Debaixo pra cima, no contato direto e afetivo, reconstruir o tecido social marcado pela tragédias recentes e muito antigas. Paulo Pataxó, ceramista indígena, pergunta emocionado, choroso, gritando: “O que estamos fazendo com nossa mãe terra?”. Com a folha de aroeira e um pouco de água, benze um círculo de quase uma centena de pessoas. “Eu quero água pra beber, água pra lavar, água pra benzer, eu quero água” é a cantiga entoada por todos nesse momento. No final, Paulo benze três crianças, branca, negra e indígena. Prelúdio de futuro.


Um grupo intitulado Escola de Arte Indisciplinada, veio de Belo Horizonte, especialmente para lidar com as crianças. Vieram - vejam só- aprender com elas! Brincam, cuidam e ensinam entre si.


Há uma nova geração crescendo que terá muito o que lutar nas margens do Rio Doce. “Vejo gente dizer que está cansada. Mas minha etnia luta há 218 anos contra a mineração”, diz Shirley Krenak, uma guerreira que se nota de longe. Os olhos pintados, expressão de uma sisudez que causa temor e admiração. Quando ela fala parece um vulcão. Não tem papas na língua e manda a mensagem sem querer agradar.


“Se as pessoas que estão paradas não agirem, essa comunidade vai desaparecer”. Os demais ouvem em silêncio, enquanto as anciãs de Areal concordam agitadas. Balançam a cabeça e repetem “ela está certa, ela está certa”. Algo está mudando, de dentro pra fora.


Voltemos à pergunta título: a ancestralidade pode curar o Rio Doce?


Pergunto a Hauley Valim, morador de Regência, um dos organizadores do encontro. “Essa foi a proposta. Perguntar às comunidades ancestrais o que fazer e como fazer, pois eles conhecem o ambiente melhor que qualquer engenheiro ou antropólogo. Estão aptos a fazer essa escuta, possuem uma sensibilidade que a gente não tem. Até hoje as medidas de transformação promovidas pelas grandes organizações são muito tímidas.
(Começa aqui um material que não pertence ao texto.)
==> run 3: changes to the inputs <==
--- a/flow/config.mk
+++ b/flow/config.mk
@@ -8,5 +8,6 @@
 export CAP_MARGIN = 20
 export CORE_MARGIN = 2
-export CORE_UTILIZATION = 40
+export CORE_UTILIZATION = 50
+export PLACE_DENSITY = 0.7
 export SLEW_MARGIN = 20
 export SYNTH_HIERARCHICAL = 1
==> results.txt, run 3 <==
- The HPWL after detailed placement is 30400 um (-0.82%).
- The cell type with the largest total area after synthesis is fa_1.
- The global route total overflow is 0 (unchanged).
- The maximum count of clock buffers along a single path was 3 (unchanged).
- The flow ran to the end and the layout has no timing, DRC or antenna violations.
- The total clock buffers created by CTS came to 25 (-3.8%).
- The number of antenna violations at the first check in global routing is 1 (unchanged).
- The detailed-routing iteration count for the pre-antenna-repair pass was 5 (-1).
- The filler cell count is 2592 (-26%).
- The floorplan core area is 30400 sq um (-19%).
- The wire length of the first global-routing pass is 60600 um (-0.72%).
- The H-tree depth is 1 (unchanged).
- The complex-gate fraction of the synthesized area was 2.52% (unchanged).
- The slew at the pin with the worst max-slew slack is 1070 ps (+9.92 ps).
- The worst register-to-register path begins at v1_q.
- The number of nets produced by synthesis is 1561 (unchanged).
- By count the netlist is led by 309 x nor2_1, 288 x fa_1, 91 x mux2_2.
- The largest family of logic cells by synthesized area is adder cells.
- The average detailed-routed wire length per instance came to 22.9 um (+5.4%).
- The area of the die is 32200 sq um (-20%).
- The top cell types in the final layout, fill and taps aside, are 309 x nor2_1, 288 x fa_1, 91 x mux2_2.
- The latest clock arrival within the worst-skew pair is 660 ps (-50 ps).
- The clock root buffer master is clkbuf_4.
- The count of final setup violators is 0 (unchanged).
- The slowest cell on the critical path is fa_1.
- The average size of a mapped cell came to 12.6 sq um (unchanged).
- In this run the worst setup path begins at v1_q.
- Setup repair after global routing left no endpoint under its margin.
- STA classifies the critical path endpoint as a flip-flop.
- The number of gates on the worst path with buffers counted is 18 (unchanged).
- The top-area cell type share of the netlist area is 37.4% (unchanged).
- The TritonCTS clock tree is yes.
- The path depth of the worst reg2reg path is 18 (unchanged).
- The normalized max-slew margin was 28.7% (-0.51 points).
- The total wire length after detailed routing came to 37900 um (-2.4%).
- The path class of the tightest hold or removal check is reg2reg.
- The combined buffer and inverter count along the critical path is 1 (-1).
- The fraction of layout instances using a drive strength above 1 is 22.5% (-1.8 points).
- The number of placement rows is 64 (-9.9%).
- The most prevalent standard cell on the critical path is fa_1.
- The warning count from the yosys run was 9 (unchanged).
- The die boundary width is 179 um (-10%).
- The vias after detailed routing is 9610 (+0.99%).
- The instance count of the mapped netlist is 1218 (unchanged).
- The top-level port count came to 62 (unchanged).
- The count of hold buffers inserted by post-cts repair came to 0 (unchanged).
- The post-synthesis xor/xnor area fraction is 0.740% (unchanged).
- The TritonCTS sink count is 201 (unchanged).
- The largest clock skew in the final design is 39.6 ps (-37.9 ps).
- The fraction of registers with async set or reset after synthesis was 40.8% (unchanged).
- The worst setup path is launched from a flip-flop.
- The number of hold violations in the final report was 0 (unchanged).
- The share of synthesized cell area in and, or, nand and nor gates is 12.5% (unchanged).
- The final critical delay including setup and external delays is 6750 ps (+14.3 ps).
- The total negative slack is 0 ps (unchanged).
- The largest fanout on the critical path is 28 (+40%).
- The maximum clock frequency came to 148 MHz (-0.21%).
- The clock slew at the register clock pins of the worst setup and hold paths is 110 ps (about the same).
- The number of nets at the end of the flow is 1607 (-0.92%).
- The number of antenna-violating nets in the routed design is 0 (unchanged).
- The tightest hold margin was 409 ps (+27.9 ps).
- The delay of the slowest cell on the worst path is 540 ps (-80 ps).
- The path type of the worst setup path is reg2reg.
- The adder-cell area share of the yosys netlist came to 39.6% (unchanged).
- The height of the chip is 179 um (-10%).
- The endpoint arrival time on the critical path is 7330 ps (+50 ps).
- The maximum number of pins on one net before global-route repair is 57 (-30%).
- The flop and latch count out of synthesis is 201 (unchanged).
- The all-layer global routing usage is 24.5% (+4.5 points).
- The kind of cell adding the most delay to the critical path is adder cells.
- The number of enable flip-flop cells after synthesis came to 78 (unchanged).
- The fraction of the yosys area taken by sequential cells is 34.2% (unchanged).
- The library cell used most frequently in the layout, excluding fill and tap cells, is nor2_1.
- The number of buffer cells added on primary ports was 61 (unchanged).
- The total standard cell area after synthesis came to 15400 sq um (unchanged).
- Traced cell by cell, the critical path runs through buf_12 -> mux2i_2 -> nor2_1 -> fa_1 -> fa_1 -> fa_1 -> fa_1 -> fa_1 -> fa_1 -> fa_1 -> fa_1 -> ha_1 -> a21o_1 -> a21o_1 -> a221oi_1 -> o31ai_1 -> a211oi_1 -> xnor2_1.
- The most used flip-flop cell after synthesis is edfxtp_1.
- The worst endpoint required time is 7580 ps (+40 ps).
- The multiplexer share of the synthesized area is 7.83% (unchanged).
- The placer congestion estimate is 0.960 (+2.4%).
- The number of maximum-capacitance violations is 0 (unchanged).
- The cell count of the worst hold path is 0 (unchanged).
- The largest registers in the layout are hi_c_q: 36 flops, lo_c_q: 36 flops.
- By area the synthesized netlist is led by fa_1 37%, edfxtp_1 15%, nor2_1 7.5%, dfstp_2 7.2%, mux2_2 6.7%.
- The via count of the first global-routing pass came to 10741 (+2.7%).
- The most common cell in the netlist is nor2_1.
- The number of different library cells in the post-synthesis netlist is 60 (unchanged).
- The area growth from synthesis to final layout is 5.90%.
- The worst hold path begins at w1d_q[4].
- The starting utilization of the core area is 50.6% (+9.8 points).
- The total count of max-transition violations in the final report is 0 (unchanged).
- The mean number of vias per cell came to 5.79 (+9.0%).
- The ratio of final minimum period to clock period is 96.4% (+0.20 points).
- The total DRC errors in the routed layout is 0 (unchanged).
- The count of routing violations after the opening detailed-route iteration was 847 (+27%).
Vamos escutar o que eles têm a dizer, as propostas para solução, eles nunca foram escutados”.


Outra das organizadores, Flávia Freitas Ramos mostra dedicação ferrenha na construção da auto-organização do encontro em que cada um é co-responsável pelo sucesso da iniciativa. “Não precisa de alguém fazendo por ou decidindo por nós. Enquanto rede podemos dar conta de mobilizar e fazer acontecer, porque existe um centro colaborativo”, diz criticando a forma de agir da empresa e da Fundação Renova, responsável por lidar com os atingidos.


O encontro fluiu como rio em sua natureza. Sem muitas amarras, movendo-se em meandros, construindo novos caminhos. Não como rio urbanizado, canalizado, retificado, previsível, buscando o máximo conforto e previsibilidade. A visita à foz, por exemplo, foi um desejo coletivo que não estava previsto na programação inicial. Da vontade coletiva, novos arranjos, dificuldades a superar, como transporte e alimentação. Mas coletivamente e solidariamente se constroem alternativas que fazem o desejo realidade.
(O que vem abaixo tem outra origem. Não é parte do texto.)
This is an optimization exercise on Yosys and OpenROAD, whose aim is small area, a short achievable clock period and few clock cycles per item, not a production implementation.
Where RTL was checked, it was by simulation tests only, not by an equivalence proof against the original.
Only the layout flow was run in runs 1 to 5; the RTL was not checked for function there.
Power is estimated from default activity; no workload was simulated.

## flow/design.v (module list and top-level ports; edited modules follow where they fit)
// module dot4_tree: 717 lines
// module rows_add: 106 lines
// module systolic_top: 178 lines
module systolic_top (
    input  logic     clk,
    input  logic     rst_n,
    input  logic     wb_cyc,
    input  logic     wb_stb,
    input  logic     wb_we,
    input  logic [5:0]  wb_adr,
    input  logic [31:0] wb_dat_w,
    output logic [31:0] wb_dat_r,
    output logic     wb_ack
);
  // ...
==> flow/flow/run.sh <==
#!/bin/bash
set -euo pipefail
bash standard.sh SETUP_SLACK_MARGIN=6.5 finish > standard_flow.log 2>&1
==> flow/standard.sh <==
#!/bin/bash
# synth_recipe.tcl (not shown) runs the flow's synth.tcl, then flattens the netlist and writes it again
# the make line also repeats each setting of config.mk as NAME=value (left out here)
make -C /OpenROAD-flow-scripts/flow DESIGN_CONFIG=/design/flow/config.mk WORK_HOME=/design/flow/orfs CLKGATE_MAP_FILE= SYNTH_SCRIPT=/design/flow/synth_recipe.tcl "${@:-finish}"
==> flow/config.mk <==
export PLATFORM = sky130hd
export DESIGN_NAME = systolic_top
export DESIGN_NICKNAME = systolic_top
export VERILOG_FILES = /design/flow/design.v
export SDC_FILE = /design/flow/constraint.sdc
export NUM_CORES = 4
export LEC_CHECK = 0
export ABC_CLOCK_PERIOD_IN_PS = 3000
export CAP_MARGIN = 20
export CORE_MARGIN = 2
export CORE_UTILIZATION = 40
export SLEW_MARGIN = 20
==> flow/constraint.sdc <==
create_clock -name core_clock -period 10.0 [get_ports {clk}]
set_input_delay 2.0000 -clock core_clock [delete_from_list [all_inputs] [get_ports {clk}]]
set_output_delay 2.0000 -clock core_clock [all_outputs]
set_load 0.01 [all_outputs]
==> summary.txt, run 1 <==
critical path type input pin to flop; Worst Tran Pin Value 1.28 ns; crit path launch type input pin; initial antenna violation count 6; status timing/DRC/antenna clean; pre-CTS WS between 4 and 5 ns; Hold Path Class flop to flop; ant diodes 1; clock buf count 170; Area contributors post-synth edfxtp_1, mux4_2, dfxtp_1, fa_1, a22oi_1; critical path endpoint category flop; Mean Syn Cell Area 14.6 sq um; post-cts hold buffer count 0; HPWL Detailed around 100 mm; Hold Vio Cnt, Final 0; synthesized area 53700 sq um; Pwr Density 203 nW/um^2; EDFF count, synth 800; family with the most delay on the worst path multiplexers; clock root buffer master clkbuf_16; sequential cell power about 5.8 mW; Port-buffer cells 59; hold slack 0.378 ns; Top pwr grp registers; Worst setup startpoint wb_adr[0]; Max VDD drop 0.162 mV; final setup violation count 0; cell chain of the critical path buf_16, buf_16, mux4_2, mux4_2, and2_4, or3_1; Yosys top cell by area edfxtp_1; largest family of logic cells by synthesized area multiplexers; Slew HR 0.146; DR top layer met5; post-synthesis xor/xnor area fraction 0.0501; via/cell ratio between 5 and 6
==> inputs of run 2 (changes only) <==
--- a/flow/config.mk
+++ b/flow/config.mk
@@ -11,2 +11,4 @@
 export CORE_UTILIZATION = 40
+export CTS_CLUSTER_DIAMETER = 120
+export CTS_CLUSTER_SIZE = 30
 export SLEW_MARGIN = 20
==> summary.txt, run 2 <==
worst-path fanout max 7 (unchanged); f_max 281 MHz (was 285 MHz); Sink Count 1097 (unchanged); fin crit share 0.356 (was 0.351); wire per inst 27.5 microns (was 27.1 microns); GPL Wtd Cong 0.877 (unchanged); cell chain of the critical path buf_16, buf_12, buf_16, mux4_2, mux4_2, nor2b_4, or3_1 (was buf_16, buf_16, mux4_2, mux4_2, and2_4, or3_1); Seq/Total Area, Yosys 0.562 (unchanged); Total Wirelength 149 mm (was 150 mm); Worst setup startpoint wb_adr[0] (unchanged); Vias 31500 (was 31900); via/cell ratio 5.83 (was 5.78); Die X 370 microns (unchanged); status timing/DRC/antenna clean (unchanged); Pwr Density 176 nW/um^2 (was 203 nW/um^2); RSZ-0062 raised after global routing yes (was no); Post-synth ARST share 0.0410 (unchanged); GRT overflow 0 (unchanged); Clock Path Buffers 3 (unchanged); Largest Register c_q (unchanged); EDFF count, synth 800 (unchanged); Starting Density 0.403 (unchanged); All-Layer GR Usage 0.214 (was 0.217); Worst Tran Pin Value 1.24 ns (was 1.28 ns); Detailed Routing Iterations Pass 1 6 (unchanged); clock root buffer master clkbuf_16 (unchanged); largest net degree at the start of global routing 194 (unchanged); Reg-to-Reg End cs_rows[92] (unchanged); Rows 134 (unchanged); Hold EP cs_v (unchanged); Finished Layout Cells 5411 (was 5526); # DRC 0 (unchanged); Mean Syn Cell Area 14.6 sq um (unchanged); Worst Reg-to-Reg Cells 8 (unchanged); number of buffers created by CTS 44 (was 114); layout cells sized above 1 0.159 (was 0.180); Ports 76 (unchanged); min Tclk post-route 3.56 ns (was 3.51 ns); crit path launch type input pin (unchanged); crit path DAT 4.12 ns (was 4.10 ns); CP max-delay cell mux4_2 (unchanged); Hold Path Class flop to flop (unchanged); initial antenna violation count 8 (was 6); post-synth cell types 83 (unchanged); Post-Synthesis Cells 3675 (unchanged); Placed Instances 5273 (unchanged); top post-synthesis cells by count edfxtp_1, inv_1, a22oi_1, dfxtp_1, fa_1 (unchanged); Layout area overhead 8.82% (was 13.0%); first-pass GRT wire length 218 mm (was 221 mm); final slew viol count 0 (unchanged); reg2reg start op_neg[4] (unchanged); Yosys reg bits 1097 (unchanged); max reg flops 416 (unchanged); worst hold path stage count 0 (unchanged); critical path type input pin to flop (unchanged); CTS tree built (unchanged); critical path endpoint category flop (unchanged); Post-layout nets 3942 (was 3994); H-tree depth 2 (was 3); Final Instance Area 58400 sq um (was 60700 sq um); core box area 133000 sq um (unchanged); syn nets 4012 (unchanged); synthesized area 53700 sq um (unchanged); max-cap viol count 0 (unchanged); Port-buffer cells 59 (unchanged); clock skew 0.0567 ns (was 0.0720 ns); ys flop type edfxtp_1 (unchanged); Setup Total Neg Slack 0 ns (unchanged); Placed Instance Area 55700 sq um (unchanged); Yosys top cell by area edfxtp_1 (unchanged); CTS clock-pin slew for the worst setup and hold paths 0.12 ns (was 0.06 ns); Initial DRC Count 4019 (was 3981); synth warn 5 (unchanged); Worst R2R Setup Slack 6.61 ns (was 6.62 ns); Die Y 370 microns (unchanged); worst skew pair latency 0.69 ns (was 0.78 ns); Synth top area share 0.448 (unchanged); commonest non-fill, non-tap cells in the layout edfxtp_1, inv_1, a22oi_1, fa_1, mux4_2 (unchanged); Hold Vio Cnt, Final 0 (unchanged); antenna-violating nets left 0 (unchanged); vias in the first global route 31400 (was 32200); Slew HR 0.176 (was 0.146); Area contributors post-synth edfxtp_1, mux4_2, dfxtp_1, fa_1, a22oi_1 (unchanged); Max VDD drop 0.132 mV (was 0.162 mV); Required @ worst endpoint 10.56 ns (was 10.59 ns); cell with the most instances after synthesis edfxtp_1 (unchanged); leak pwr 20.3 nW (was 21.4 nW); Buf/Inv on CP 3 (was 2); HPWL Detailed 100 mm (unchanged); HP Start op_v (unchanged); Die ar. 137000 sq um (unchanged); slowest cell delay on critical path 0.65 ns (was 0.60 ns); family with the most delay on the worst path multiplexers (unchanged); commonest non-fill, non-tap cell in the layout edfxtp_1 (unchanged); final setup violation count 0 (unchanged)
Foto: Thaís Henriques Dias


Estiveram presentes delegações de Minas Gerais, São Paulo, Bahia, Espírito Santo. Mais do que isso, diversas matrizes étnicas: botocudos, Krenak, Pataxó, Tupinikim, Guarani, Payayá, quilombolas, povos de manguezal, pescadores e outros. As mulheres bordadeiras, diversas religiões, as terapias alternativas e medicinas tradicionais, os comunicadores, acadêmicos, estudantes e tantos outros grupos.


Os eixos do encontro foram três: direitos da natureza, saúde coletiva e ancestralidade.


Pensar o Rio Doce como ente vivo e sujeito de direitos responde à uma ética que transcende o antropocentrismo da sociedade ocidental. A relação respeitosa e afetiva dos Krenak com Watu, nome com que chamam o rio, considerado como um ente integrante da comunidade, evidencia essa possibilidade de ir além.


Apesar do crime, Watu continua nascendo limpo nos quilombos de Airões. Nas regiões afetadas, para enxergar futuro, pode ser preciso olhar para trás.